● Task to complete
In the records below, find the line holding "met2 | 3866 | 124000 | 0.634" and the line holding "Slacks: no drivers". Set down both, with every line between them, exactly.

● Saved data entries

★ ★ ★ ★

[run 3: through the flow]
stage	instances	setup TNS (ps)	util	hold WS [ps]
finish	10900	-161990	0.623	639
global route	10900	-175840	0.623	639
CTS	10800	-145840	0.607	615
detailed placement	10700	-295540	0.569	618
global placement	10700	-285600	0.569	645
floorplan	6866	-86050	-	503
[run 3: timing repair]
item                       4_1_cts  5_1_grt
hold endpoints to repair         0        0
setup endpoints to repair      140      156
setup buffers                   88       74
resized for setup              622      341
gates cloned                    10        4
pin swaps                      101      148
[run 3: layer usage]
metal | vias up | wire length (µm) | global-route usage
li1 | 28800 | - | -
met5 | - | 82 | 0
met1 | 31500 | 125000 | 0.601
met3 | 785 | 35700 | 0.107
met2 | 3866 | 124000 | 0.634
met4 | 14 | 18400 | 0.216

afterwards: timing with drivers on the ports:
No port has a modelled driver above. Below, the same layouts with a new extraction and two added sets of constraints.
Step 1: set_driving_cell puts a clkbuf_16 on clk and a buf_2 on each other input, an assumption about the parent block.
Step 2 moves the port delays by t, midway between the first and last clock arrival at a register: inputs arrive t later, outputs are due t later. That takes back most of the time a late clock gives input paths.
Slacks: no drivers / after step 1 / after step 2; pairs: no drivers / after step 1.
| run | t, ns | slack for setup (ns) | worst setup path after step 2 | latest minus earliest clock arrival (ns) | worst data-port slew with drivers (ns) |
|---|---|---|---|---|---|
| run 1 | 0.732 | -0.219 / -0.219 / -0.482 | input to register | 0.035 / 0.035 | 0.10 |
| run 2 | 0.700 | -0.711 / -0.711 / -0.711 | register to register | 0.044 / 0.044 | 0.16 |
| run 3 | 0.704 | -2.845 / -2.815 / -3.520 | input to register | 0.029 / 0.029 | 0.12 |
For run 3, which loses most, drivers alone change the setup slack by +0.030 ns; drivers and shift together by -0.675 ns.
Background: an optimization exercise with open tools, aiming at small area and a short achievable clock period. Do not read the settings as production practice. RTL that was checked went through simulation tests only; none was proved equivalent to the original.

== old ==
## fpga_trading_core
module fpga_trading_core (
    input  wire        clk,
    input  wire        rst_n,
    input  wire        market_data_valid,
    input  wire [31:0] market_data_price,
    input  wire [31:0] market_data_size,
    input  wire [1:0]  market_data_type,  
    output reg         send_order,
    output wire [31:0] best_bid_price,
    output wire [31:0] best_bid_size,
    output wire [31:0] best_ask_price,
    output wire [31:0] best_ask_size,
    output wire [15:0] book_imbalance_fixed,
    output wire [7:0]  trade_intensity,
    output wire        ai_prediction
);
    wire [10:0] imb;
    order_book_poc order_book (
        .clk(clk), .rst_n(rst_n),
        .valid_in(market_data_valid && !market_data_type[1]),
        .price_in(market_data_price),
        .size_in(market_data_size),
        .side_in(market_data_type[0]),
        .best_bid_price(best_bid_price), .best_bid_size(best_bid_size),
        .best_ask_price(best_ask_price), .best_ask_size(best_ask_size)
    );
    hw_feature_engine feature_engine (
        .clk(clk), .rst_n(rst_n),
        .event_valid(market_data_valid),
        .event_size(market_data_size),
        .event_type(market_data_type),
        .book_imbalance(imb),
        .trade_intensity(trade_intensity)
    );
    assign book_imbalance_fixed = {5'd0, imb};
    fpga_inference_engine inference_engine (
        .book_imbalance(imb),
        .trade_intensity(trade_intensity),
        .prediction(ai_prediction)
    );
    wire [31:0] spread;
    wire [32:0] sc;
    assign sc[0] = 1'b1;
    genvar i;
    generate
        for (i = 0; i < 32; i = i + 1) begin : sub
            wire bn = ~best_bid_price[i];
            assign spread[i] = best_ask_price[i] ^ bn ^ sc[i];
  ...
For scale: roughly 300 flip-flops, ~220 I/O pins, roughly 32000 sq um of cells after synthesis.
Settings: LEC_CHECK=0, CAP_MARGIN=20, CORE_MARGIN=2, CORE_UTILIZATION=40, SLEW_MARGIN=20, SYNTH_HIERARCHICAL=1; clock period 320.0 ns.
standard.sh (not shown) runs the stock make flow with config.mk's settings and CLKGATE_MAP_FILE= SYNTH_SCRIPT=/design/flow/synth_recipe.tcl, a recipe that flattens the netlist after the stock synthesis.
==> flow/flow/run.sh <==
#!/bin/bash
# The standard layout (bash standard.sh), with these settings passed to its make:
#  - the port buffers are buf_1 cells;
#  - clock tree: clkbuf_8 cells, sink clusters of up to 16 flip-flops, no dummy loads.
# The make output goes to standard_flow.log; each tool's log is under orfs/logs/.
set -euo pipefail
MARGIN=254
bash standard.sh \
  "BUFFER_PORTS_ARGS=-buffer_cell sky130_fd_sc_hd__buf_1" \
  SETUP_SLACK_MARGIN=$MARGIN \
  "CTS_ARGS=-sink_clustering_enable -repair_clock_nets -buf_list sky130_fd_sc_hd__clkbuf_8 -sink_clustering_size 16 -sink_clustering_max_diameter 50 -dont_use_dummy_load" \
  finish > standard_flow.log 2>&1
old was carried through to the last stage, and its layout satisfied the timing, DRC and antenna checks.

★ ★ ★ ★

● Task response
met2 | 3866 | 124000 | 0.634
met4 | 14 | 18400 | 0.216

afterwards: timing with drivers on the ports:
No port has a modelled driver above. Below, the same layouts with a new extraction and two added sets of constraints.
Step 1: set_driving_cell puts a clkbuf_16 on clk and a buf_2 on each other input, an assumption about the parent block.
Step 2 moves the port delays by t, midway between the first and last clock arrival at a register: inputs arrive t later, outputs are due t later. That takes back most of the time a late clock gives input paths.
Slacks: no drivers / after step 1 / after step 2; pairs: no drivers / after step 1.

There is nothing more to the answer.